Volume 22, Issue 7 (July 2022)                   Modares Mechanical Engineering 2022, 22(7): 461-471 | Back to browse issues page


XML Persian Abstract Print


Download citation:
BibTeX | RIS | EndNote | Medlars | ProCite | Reference Manager | RefWorks
Send citation to:

Zakavi S J, Bakhshipour E. The Effect of Temperature and Bending Moments on the Strain Accumulation of Carbon Steel Piping Branch. Modares Mechanical Engineering 2022; 22 (7) :461-471
URL: http://mme.modares.ac.ir/article-15-58971-en.html
1- University of Mohaghegh Ardabili , zakavi@uma.ac.ir
2- University of Mohaghegh Ardabili
Abstract:   (852 Views)
In this paper, by using the Chaboche kinematic hardening model with the isotropic hardening law, the effect of temperature and bending moments is investigated on the strain accumulation behavior of carbon steel piping branch.

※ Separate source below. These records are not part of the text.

$ cat src/rtl/nnfp_pkg.sv
package nnfp_pkg;
  localparam int NORM_NONE    = 0;
  localparam int NORM_LIMITED = 1;
  localparam int RND_TRUNC    = 0;
  localparam int RND_HUB      = 1;
  localparam int MAX_LSHIFT   = 2;
endpackage

$ cat src/rtl/nnfp_align.sv
module nnfp_align #(
  parameter int EXP_W = 8,
  parameter int MAN_W = 23,
  parameter int HB    = 1
) (
  input  logic [EXP_W+MAN_W:0]   op_a,
  input  logic [EXP_W+MAN_W:0]   op_b,
  output logic [EXP_W-1:0]       exp_big,
  output logic [MAN_W+HB-1:0]    sig_big,
  output logic [MAN_W+HB-1:0]    sig_small,
  output logic                   sign_big,
  output logic                   sign_small,
  output logic                   bypass,
  output logic [EXP_W+MAN_W:0]   pass_word
);
  localparam int EW = MAN_W + HB;

  logic [EXP_W-1:0] ea, eb, exp_small, diff;
  logic [MAN_W-1:0] ma, mb;
  logic [EW-1:0]    xa, xb, x_small;
  logic             a_big;
  logic [31:0]      diff32;

  assign ea = op_a[EXP_W+MAN_W-1:MAN_W];
  assign eb = op_b[EXP_W+MAN_W-1:MAN_W];
  assign ma = op_a[MAN_W-1:0];
  assign mb = op_b[MAN_W-1:0];

  generate
    if (HB != 0) begin : g_hub_ext
      assign xa = {ma, 1'b1};
      assign xb = {mb, 1'b1};
    end else begin : g_plain_ext
      assign xa = ma;
      assign xb = mb;
    end
  endgenerate

  assign a_big      = (ea >= eb);
  assign exp_big    = a_big ? ea : eb;
  assign exp_small  = a_big ? eb : ea;
  assign sign_big   = a_big ? op_a[EXP_W+MAN_W] : op_b[EXP_W+MAN_W];
  assign sign_small = a_big ? op_b[EXP_W+MAN_W] : op_a[EXP_W+MAN_W];
  assign sig_big    = a_big ? xa : xb;
  assign x_small    = a_big ? xb : xa;
  assign diff       = exp_big - exp_small;
  assign diff32     = 32'(diff);
  assign sig_small  = x_small >> diff;
  assign bypass     = diff32 > 32'(MAN_W);
  assign pass_word  = a_big ? op_a : op_b;

  // the aligned exponent is never below the other operand's exponent
  always_comb begin
    p_align_order_r5: assert (exp_big >= exp_small);
  end
endmodule

$ cat src/rtl/nnfp_addsub.sv
module nnfp_addsub #(
  parameter int EW = 24
) (
  input  logic [EW-1:0] sig_big,
  input  logic [EW-1:0] sig_small,
  input  logic          sign_big,
  input  logic          sign_small,
  output logic [EW:0]   mag,
  output logic          sign_out,
  output logic          is_zero
);
  logic eff_sub, small_wins;

  assign eff_sub    = sign_big ^ sign_small;
  assign small_wins = sig_small > sig_big;

  always_comb begin
    if (!eff_sub) begin
      mag      = {1'b0, sig_big} + {1'b0, sig_small};
      sign_out = sign_big;
    end else if (small_wins) begin
      mag      = {1'b0, sig_small} - {1'b0, sig_big};
      sign_out = sign_small;
    end else begin
      mag      = {1'b0, sig_big} - {1'b0, sig_small};
      sign_out = sign_big;
    end
  end

  assign is_zero = (mag == '0);

  // a magnitude subtraction never produces a carry out
  always_comb begin
    p_sub_no_carry_r4: assert (!(eff_sub && mag[EW]));
  end
endmodule

$ cat src/rtl/nnfp_norm.sv
module nnfp_norm #(
  parameter int EXP_W     = 8,
  parameter int MAN_W     = 23,
  parameter int HB        = 1,
  parameter int NORM_MODE = 1
) (
  input  logic [MAN_W+HB:0]    mag,
  input  logic [EXP_W-1:0]     exp_in,
  input  logic                 sign_in,
  input  logic                 is_zero,
  input  logic                 bypass,
  input  logic [EXP_W+MAN_W:0] pass_word,
  output logic [EXP_W+MAN_W:0] result
);
  import nnfp_pkg::*;
  localparam int EW = MAN_W + HB;
  localparam logic [EXP_W-1:0] EXP_MAX = {EXP_W{1'b1}};

  logic             carry, sat;
  logic [EW-1:0]    m_pre, m_fin;
  logic [EXP_W-1:0] e_pre, e_fin;

  assign carry = mag[EW];
  assign sat   = carry && (exp_in == EXP_MAX);

  always_comb begin
    if (carry) begin
      m_pre = mag[EW:1];
      e_pre = exp_in + 1'b1;
    end else begin
      m_pre = mag[EW-1:0];
      e_pre = exp_in;
    end
  end

  generate
    if (NORM_MODE == NORM_LIMITED) begin : g_limited
      logic [1:0] lz, sh;
      always_comb begin
        if (m_pre[EW-1])      lz = 2'd0;
        else if (m_pre[EW-2]) lz = 2'd1;
        else                  lz = 2'(MAX_LSHIFT);
        if (e_pre < EXP_W'(lz)) sh = e_pre[1:0];
        else                    sh = lz;
      end
      assign m_fin = m_pre << sh;
      assign e_fin = e_pre - EXP_W'(sh);

      // the left shift never wraps the exponent past zero
      always_comb begin
        p_no_wrap_r11: assert (e_fin <= e_pre);
      end
    end else begin : g_none
      assign m_fin = m_pre;
      assign e_fin = e_pre;
    end
  endgenerate

  always_comb begin
    if (bypass)       result = pass_word;
    else if (is_zero) result = '0;
    else if (sat)     result = {sign_in, EXP_MAX, {MAN_W{1'b1}}};
    else              result = {sign_in, e_fin, m_fin[EW-1:HB]};
  end
endmodule

$ cat src/rtl/nnfp_adder.sv
module nnfp_adder #(
  parameter int EXP_W      = 8,
  parameter int MAN_W      = 23,
  parameter int NORM_MODE  = 1,
  parameter int ROUND_MODE = 1
) (
  input  logic                 clk,
  input  logic                 rst,
  input  logic [EXP_W+MAN_W:0] op_a,
  input  logic [EXP_W+MAN_W:0] op_b,
  output logic [EXP_W+MAN_W:0] sum_q
);
  import nnfp_pkg::*;
  localparam int HB = (ROUND_MODE == RND_HUB) ? 1 : 0;
  localparam int EW = MAN_W + HB;

  logic [EXP_W-1:0]     exp_big;
  logic [EW-1:0]        sig_big, sig_small;
  logic                 sign_big, sign_small, bypass_c;
  logic [EXP_W+MAN_W:0] pass_c, result_c;
  logic [EW:0]          mag;
  logic                 sign_r, zero_c;

  nnfp_align #(.EXP_W(EXP_W), .MAN_W(MAN_W), .HB(HB)) u_align (
    .op_a(op_a), .op_b(op_b), .exp_big(exp_big), .sig_big(sig_big),
    .sig_small(sig_small), .sign_big(sign_big), .sign_small(sign_small),
    .bypass(bypass_c), .pass_word(pass_c)
  );

  nnfp_addsub #(.EW(EW)) u_addsub (
    .sig_big(sig_big), .sig_small(sig_small), .sign_big(sign_big),
    .sign_small(sign_small), .mag(mag), .sign_out(sign_r), .is_zero(zero_c)
  );

  nnfp_norm #(.EXP_W(EXP_W), .MAN_W(MAN_W), .HB(HB), .NORM_MODE(NORM_MODE)) u_norm (
    .mag(mag), .exp_in(exp_big), .sign_in(sign_r), .is_zero(zero_c),
    .bypass(bypass_c), .pass_word(pass_c), .result(result_c)
  );

  always_ff @(posedge clk) begin
    if (rst) sum_q <= '0;
    else     sum_q <= result_c;
  end

  // a far-apart operand pair forwards the larger word unchanged
  p_bypass_pass_r9: assert property (@(posedge clk) disable iff (rst)
    bypass_c |=> (sum_q == $past(pass_c)));

  // exact cancellation yields the all-zero word
  p_zero_clean_r8: assert property (@(posedge clk) disable iff (rst)
    (zero_c && !bypass_c) |=> (sum_q == '0));
endmodule

$ cat config.mk
export PLATFORM = sky130hd
export DESIGN_NAME = nnfp_adder
export DESIGN_NICKNAME = d
export VERILOG_FILES = /design/src/rtl/nnfp_pkg.sv /design/src/rtl/nnfp_align.sv /design/src/rtl/nnfp_addsub.sv /design/src/rtl/nnfp_norm.sv /design/src/rtl/nnfp_adder.sv
export SDC_FILE = /design/constraint.sdc
export NUM_CORES = 1
export LEC_CHECK = 0
export BUFFER_PORTS_ARGS = -buffer_cell sky130_fd_sc_hd__buf_2
export CORE_MARGIN = 3
export CORE_UTILIZATION = 40
export CTS_CLUSTER_DIAMETER = 200
export DETAILED_ROUTE_END_ITERATION = 12
export PLACE_DENSITY = 0.59
export SLEW_MARGIN = 10
export SYNTH_ARGS = -nofsm -noshare
export SYNTH_HDL_FRONTEND = slang
export SYNTH_HIERARCHICAL = 1
export SYNTH_SLANG_ARGS = --single-unit
$ cat constraint.sdc
create_clock -name clk -period 16.9 [get_ports clk]
set_input_delay 2.535 -clock clk [delete_from_list [all_inputs] [get_ports clk]]
set_output_delay 2.535 -clock clk [all_outputs]
set_load 0.005 [all_outputs]
==> impl_metrics.prom, run 1 <==
# TYPE chip_impl_metric gauge
chip_impl_metric{name="buffer_ports.inserted",unit=""} 97
chip_impl_info{name="startpoint",value="op_b[26]"} 1
chip_impl_metric{name="ys_types",unit=""} 101
chip_impl_metric{name="drtAntennaViolNets",unit=""} 0
chip_impl_metric{name="number_of_global_route_vias_before_repair",unit=""} 10400
chip_impl_metric{name="max_cap_viol_count",unit=""} 0
chip_impl_info{name="largest_family_of_logic_cells_by_synthesized_area",value="compound AO/OA/AOI/OAI gates"} 1
chip_impl_metric{name="final_max_slew_viol_count",unit=""} 0
chip_impl_metric{name="synth_fp_nets",unit=""} 1636
chip_impl_metric{name="hpwl",unit="mm"} 29.9
chip_impl_metric{name="drt-pass1-iter-count",unit=""} 5
chip_impl_metric{name="placementRows",unit=""} 58
chip_impl_metric{name="die_y",unit="microns"} 167
chip_impl_info{name="cpLargestDelayFamily",value="compound AO/OA/AOI/OAI gates"} 1
chip_impl_metric{name="min_period",unit="ns"} 14.72
chip_impl_metric{name="num-nets-final",unit=""} 1628
chip_impl_info{name="setup_repair_after_global_routing_missed_its_margin",value="no"} 1
chip_impl_metric{name="synth_fa_ha_area_share",unit="%"} 11.2
chip_impl_info{name="min-delay-path-class",value="in2reg"} 1
chip_impl_metric{name="routabilityCongestion",unit=""} 0.967
chip_impl_metric{name="dieWidth",unit="microns"} 167
chip_impl_metric{name="grt_antenna_before_repair",unit=""} 1
chip_impl_metric{name="cts_repair_resize_count",unit=""} 0
chip_impl_metric{name="synth-seq-area-share",unit="%"} 6.18
chip_impl_metric{name="critical_path_buf_inv_count",unit=""} 9
chip_impl_metric{name="timing.critical_path.fanout_max",unit=""} 34
chip_impl_metric{name="routed_via_density",unit=""} 6.22
chip_impl_metric{name="tritoncts.num_buffers",unit=""} 5
chip_impl_metric{name="initial_core_util",unit="%"} 40.9
chip_impl_info{name="clock-root-buffer",value="clkbuf_16"} 1
chip_impl_metric{name="yosys.area_share.simple",unit="%"} 27.1
chip_impl_metric{name="wire_length_of_the_first_global_routing_pass",unit="mm"} 58.5
chip_impl_metric{name="routed-via-count",unit=""} 11200
chip_impl_metric{name="floorplan.die_area",unit="sq um"} 27900
chip_impl_metric{name="antenna_cells_inserted",unit=""} 0
chip_impl_metric{name="first_iteration_detailed_routing_drc_count",unit=""} 1204
chip_impl_metric{name="hold_viol_final",unit=""} 0
chip_impl_metric{name="timing_worst_slew_pin_value",unit="ns"} 1.18
chip_impl_metric{name="cts_hold_bufs",unit=""} 0
chip_impl_metric{name="routed_wl_per_cell",unit="microns"} 20.8
chip_impl_metric{name="area.growth.synth_to_final",unit="%"} 4.81
chip_impl_metric{name="detail_route.drc_violations",unit=""} 0
chip_impl_metric{name="syn_inst",unit=""} 1479
chip_impl_metric{name="fillCellCount",unit=""} 2659
chip_impl_metric{name="floorplan.core_area",unit="sq um"} 25300
chip_impl_info{name="cpMostUsedCell",value="ha_1"} 1
chip_impl_info{name="postSynth.topFlopCell",value="dfxtp_1"} 1
chip_impl_metric{name="synth_area_per_cell",unit="sq um"} 7.01
chip_impl_metric{name="cts.repair_timing.setup_buffer_count",unit=""} 0
chip_impl_metric{name="worst-endpoint-required",unit="ns"} 17.11
chip_impl_metric{name="fin_total_pwr",unit="uW"} 1150
chip_impl_metric{name="timing.max_slew.rel_slack",unit="%"} 20.7
chip_impl_metric{name="post-route-period-util",unit="%"} 87.1
chip_impl_metric{name="largest_reg_flops",unit=""} 32
chip_impl_metric{name="power_leakage",unit="uW"} 0.00472
chip_impl_metric{name="power_per_cell_area",unit="nW/um^2"} 106
chip_impl_metric{name="grt_overflow",unit=""} 0
chip_impl_metric{name="postSynth.asyncResetShare",unit="%"} 0
chip_impl_info{name="regMostFlops",value="sum_q"} 1
chip_impl_metric{name="clk_transition_reported_paths",unit="ns"} 0.05
chip_impl_metric{name="grt_start_max_net_pins",unit=""} 70
chip_impl_metric{name="hold-worst-slack",unit="ns"} 2.73
chip_impl_info{name="timing.critical_path.slowest_stage_cell",value="a311oi_1"} 1
chip_impl_info{name="crit_path_end_kind",value="register"} 1
chip_impl_info{name="min_from",value="rst"} 1
chip_impl_metric{name="synthesis.area",unit="sq um"} 10400
chip_impl_metric{name="max_freq",unit="MHz"} 67.9
chip_impl_info{name="cts_tree",value="yes"} 1
chip_impl_metric{name="cts.sink_count",unit=""} 32
chip_impl_metric{name="critical_path_arrival",unit="ns"} 14.93
chip_impl_metric{name="power.ir.vdd_worst",unit="V"} 0.0000480
chip_impl_metric{name="overall_global_routing_usage",unit="%"} 25.5
chip_impl_metric{name="ioPinCount",unit=""} 98
chip_impl_info{name="run_status",value="finished, final reports clean"} 1
chip_impl_info{name="timing.setup.critical_path_class",value="in2reg"} 1
chip_impl_metric{name="synth-seq-cells",unit=""} 32
chip_impl_metric{name="synth-edff-count",unit=""} 0
chip_impl_info{name="worstSetupStartpointType",value="primary input"} 1
chip_impl_metric{name="postRouteWirelength",unit="mm"} 37.5
chip_impl_metric{name="ys_warn_count",unit=""} 6
chip_impl_metric{name="delay_contributed_by_the_slowest_stage_of_the_critical_path",unit="ns"} 0.99
chip_impl_metric{name="report.final.setup_viol",unit=""} 0
chip_impl_metric{name="yosys.area_share.xor_xnor",unit="%"} 3.04
chip_impl_info{name="largestRegisters",value="sum_q x32"} 1
chip_impl_metric{name="fraction_of_final_layout_cells_with_drive_strength_greater_than_1",unit="%"} 14.9
chip_impl_metric{name="max-clock-path-buffers",unit=""} 2
chip_impl_metric{name="cts.htree.levels",unit=""} 2
chip_impl_metric{name="synth_compound_gate_area_share",unit="%"} 29.3
chip_impl_metric{name="yosys-mux-area-fraction",unit="%"} 12.9
chip_impl_metric{name="finalSetupTns",unit="ns"} 0
cell families after synthesis:
logic type / Yosys count
AOI/OAI and AO/OA: 429
xor gates and xnor gates: 36
adders and majority gates: 91
buffers and inverters: 215
DFF: 32
muxes: 103
other: 1
and+or+nand+nor: 572
stage by stage:
stage | std cells | setup WS [ns] | util, % | cell area [sq um]
2_1_floorplan | 1479 | 4.43 | - | 10400
3_5_place_dp | 1794 | 2.06 | 42.3 | 10700
5_1_grt | 1802 | 1.17 | 42.9 | 10900
6_report | 1802 | 2.18 | 42.9 | 10900
3_3_place_gp | 1794 | 2.40 | 42.3 | 10700
4_1_cts | 1802 | 2.29 | 42.9 | 10900
cell usage after synthesis, types with 23 or more instances:
cell      count  area [sq um]
nor3_1       23           115
ha_1         88          1100
mux2i_1      72           721
a211oi_1     23           173
nand2_1     229           860
xnor2_1      26           228
buf_4        43           323
dfxtp_1      32           641
clkbuf_1     50           188
o21ai_0      65           325
mux4_2       24           541
a21oi_1     124           621
nand3_1      72           360
nor2b_1      58           363
inv_1        80           300
nor2_1       84           315
buf_2        27           135
where the power goes:
part           switching, uW  internal, uW  leakage, uW  total (uW)
sequential              4.14          94.8     0.000265        98.9
combinational            603           356      0.00438         959
clock                   30.9          57.9    0.0000766        88.9
total                    638           509      0.00472        1150
placed cells by master, fill, tap and decap left out, drive strengths merged, types with 6 or more instances in the layout:
cell type	netlist	routed
a221oi	11	11
inv	82	82
o32ai	8	8
nand2	229	229
a2111oi	11	11
or3	12	12
nand4	16	16
mux2i	72	72
a211oi	29	29
o31ai	11	11
a21oi	135	135
buf	83	118
mux2	7	7
a22o	7	7
ha	88	88
or2	7	7
o21ai	73	73
o211ai	16	16
nor4	9	9
a31oi	14	14
o21a	8	8
nand3	74	74
a22oi	7	7
nand3b	6	6
nand2b	16	16
xor2	10	10
nor2b	58	58
clkbuf	50	6
nor2	85	85
xnor2	26	26
mux4	24	24
o21bai	11	11
dfxtp	32	32
nor3	30	30
a21o	22	22
and3	10	10
worst paths after layout:
path	to	cells past startpoint
worst max-delay path	sum_q[29]$_SDFF_PP0_	45
worst min-delay path	sum_q[1]$_SDFF_PP0_	2
layout make-up:
| class | count | area [sq um] | share of cell area [%] |
|---|---|---|---|
| inverters | 82 | 308 | 2.83 |
| well taps | 330 | 413 | 3.80 |
| multi-input cells | 1232 | 8720 | 80.2 |
| flip-flops and latches | 32 | 641 | 5.89 |
| clock inverters | 2 | 10.0 | 0.0921 |
| clock buffers | 6 | 139 | 1.28 |
| repair buffers | 118 | 643 | 5.92 |
metal layers:
metal	vias to the layer above	global-route usage [%]	wire length, microns
li1	5330	-	-
met2	533	40.2	16700
met1	5260	35.0	16100
met5	-	0	7
met3	83	4.91	3240
met4	2	8.86	1490
No activity file was read; power rests on OpenSTA's default activity.
==> run 2: changes to the inputs <==
- BUFFER_PORTS_ARGS: -buffer_cell sky130_fd_sc_hd__buf_2 -> not set
- DONT_BUFFER_PORTS: not set -> 1
- PLACE_DENSITY: 0.59 -> 0.55
==> impl_metrics.prom, run 2 (synthesis results as in run 1) <==
# TYPE chip_impl_metric gauge
chip_impl_metric{name="post-route-period-util",unit="%"} 86.4
chip_impl_metric{name="cts_hold_bufs",unit=""} 0
chip_impl_metric{name="floorplan.die_area",unit="sq um"} 27900
chip_impl_metric{name="finalSetupTns",unit="ns"} 0
chip_impl_metric{name="num-nets-final",unit=""} 1532
chip_impl_metric{name="timing_worst_slew_pin_value",unit="ns"} 1.29
chip_impl_metric{name="routabilityCongestion",unit=""} 0.964
chip_impl_metric{name="worst-endpoint-required",unit="ns"} 17.11
chip_impl_metric{name="hpwl",unit="mm"} 29.3
chip_impl_metric{name="delay_contributed_by_the_slowest_stage_of_the_critical_path",unit="ns"} 0.99
chip_impl_info{name="crit_path_end_kind",value="register"} 1
chip_impl_metric{name="drt-pass1-iter-count",unit=""} 5
chip_impl_metric{name="final_max_slew_viol_count",unit=""} 0
chip_impl_metric{name="timing.max_slew.rel_slack",unit="%"} 13.3
chip_impl_info{name="layout_common_cells",value="nand2_1, a21oi_1, ha_1, nor2_1, inv_1"} 1
chip_impl_metric{name="area.growth.synth_to_final",unit="%"} 0.277
chip_impl_metric{name="tritoncts.num_buffers",unit=""} 5
chip_impl_info{name="worstSetupStartpointType",value="primary input"} 1
chip_impl_metric{name="antenna_cells_inserted",unit=""} 0
chip_impl_info{name="most_common_cell_after_layout_fill_and_taps_aside",value="nand2_1"} 1
chip_impl_metric{name="fillCellCount",unit=""} 2673
chip_impl_metric{name="timing.critical_path.fanout_max",unit=""} 37
chip_impl_info{name="cpMostUsedCell",value="ha_1"} 1
chip_impl_info{name="run_status",value="finished, final reports clean"} 1
chip_impl_info{name="regMostFlops",value="sum_q"} 1
chip_impl_metric{name="die_y",unit="microns"} 167
chip_impl_metric{name="buffer_ports.inserted",unit=""} 0
chip_impl_metric{name="hold_viol_final",unit=""} 0
chip_impl_metric{name="max-clock-path-buffers",unit=""} 2
chip_impl_metric{name="grt_antenna_before_repair",unit=""} 0
chip_impl_metric{name="fin_total_pwr",unit="uW"} 1120
chip_impl_metric{name="fraction_of_final_layout_cells_with_drive_strength_greater_than_1",unit="%"} 9.01
chip_impl_metric{name="initial_core_util",unit="%"} 40.9
chip_impl_metric{name="critical_path_arrival",unit="ns"} 14.81
chip_impl_metric{name="detail_route.drc_violations",unit=""} 0
chip_impl_metric{name="cts.sink_count",unit=""} 32
chip_impl_metric{name="placementRows",unit=""} 58
chip_impl_metric{name="clk_transition_reported_paths",unit="ns"} 0.05
chip_impl_info{name="setup_repair_after_global_routing_missed_its_margin",value="no"} 1
chip_impl_info{name="timing.setup.critical_path_class",value="in2reg"} 1
chip_impl_metric{name="cts.repair_timing.setup_buffer_count",unit=""} 0
chip_impl_info{name="cts_tree",value="yes"} 1
chip_impl_metric{name="routed-via-count",unit=""} 10700
chip_impl_metric{name="largest_reg_flops",unit=""} 32
chip_impl_metric{name="max_freq",unit="MHz"} 68.5
chip_impl_metric{name="grt_start_max_net_pins",unit=""} 59
chip_impl_metric{name="overall_global_routing_usage",unit="%"} 25.2
chip_impl_metric{name="routed_via_density",unit=""} 6.30
chip_impl_metric{name="cts_repair_resize_count",unit=""} 0
chip_impl_metric{name="power_per_cell_area",unit="nW/um^2"} 108
chip_impl_metric{name="postRouteWirelength",unit="mm"} 36.9
chip_impl_metric{name="routed_wl_per_cell",unit="microns"} 21.6
chip_impl_metric{name="max_cap_viol_count",unit=""} 0
chip_impl_metric{name="report.final.setup_viol",unit=""} 0
chip_impl_info{name="min-delay-path-class",value="in2reg"} 1
chip_impl_metric{name="ioPinCount",unit=""} 98
chip_impl_metric{name="number_of_global_route_vias_before_repair",unit=""} 10100
chip_impl_metric{name="grt_overflow",unit=""} 0
chip_impl_info{name="clock-root-buffer",value="clkbuf_16"} 1
chip_impl_metric{name="regArea",unit="sq um"} 641
chip_impl_metric{name="floorplan.core_area",unit="sq um"} 25300
chip_impl_info{name="timing.critical_path.slowest_stage_cell",value="or2_1"} 1
chip_impl_metric{name="first_iteration_detailed_routing_drc_count",unit=""} 1041
chip_impl_metric{name="cts.htree.levels",unit=""} 2
chip_impl_info{name="largestRegisters",value="sum_q x32"} 1
chip_impl_metric{name="multi_input_area",unit="sq um"} 8720
chip_impl_metric{name="wire_length_of_the_first_global_routing_pass",unit="mm"} 57.8
chip_impl_metric{name="dieWidth",unit="microns"} 167
chip_impl_metric{name="drtAntennaViolNets",unit=""} 0
chip_impl_metric{name="min_period",unit="ns"} 14.60
chip_impl_metric{name="power_leakage",unit="uW"} 0.00432
chip_impl_metric{name="power.ir.vdd_worst",unit="V"} 0.0000577
## run 2: through the flow
| step | std cells | area (sq um) | util (%) | hold WS [ns] | worst slack [ns] |
|---|---|---|---|---|---|
| 3_3_place_gp | 1698 | 10200 | 40.5 | 2.61 | 2.44 |
| 2_1_floorplan | 1479 | 10400 | - | 2.61 | 4.43 |
| 4_1_cts | 1706 | 10400 | 41.1 | 2.33 | 2.42 |
| 5_1_grt | 1706 | 10400 | 41.1 | 2.32 | 1.32 |
| 3_5_place_dp | 1698 | 10200 | 40.5 | 2.61 | 2.18 |
| 6_report | 1706 | 10400 | 41.1 | 2.33 | 2.30 |
## run 2: critical path: cells and delay by family
kind | cells | cell delay [ns]
fa+ha+maj | 6 | 1.70
simple gates | 10 | 2.22
mux | 4 | 1.39
buf+inv | 8 | 1.62
xor+xnor | 1 | 0.18
compound gates | 16 | 5.11
## run 2: report_power, final
part | total, uW | switching, uW | leakage (uW) | internal [uW]
clock | 87.5 | 29.6 | 0.0000766 | 57.9
combinational | 926 | 585 | 0.00398 | 340
sequential | 106 | 10.3 | 0.000265 | 95.3
total | 1120 | 625 | 0.00432 | 493
## run 2: cell type report
type / count / share of cell area [%]
multi-input combinational: 1232 / 83.9
sequential: 32 / 6.16
tap: 330 / 3.97
inverter: 82 / 2.96
timing repair buffer: 22 / 1.59
clock buffer: 6 / 1.34
clock inverter: 2 / 0.0963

Carbon steel branch junctions under internal pressure and temperature with dynamic bending moment are tested at five temperatures of 20, 50, 100, 150 and 200 ° C. The results obtained by numerical analysis show that the highest amount of ratcheting occurred near the branch junctions in the circumferential direction. The strain ratcheting occurred mainly because of dynamic moments and high temperatures. The results show that in all three samples, the amount of strain ratcheting increases with increasing of dynamic moment level and temperature. With increasing of the ratio of diameter to thickness in branch junctions, the onset of strain accumulation occurs at low moment levels. It can be concluded that initially, the rate of strain ratcheting is high and with the increase of loading cycles, this rate decreased due to the strain hardening phenomenon. The increase of strain ratcheting at high temperatures is due creep strain because of high temperature and mainly accumulated plastic strain under dynamic bending moments because of cyclic plasticity.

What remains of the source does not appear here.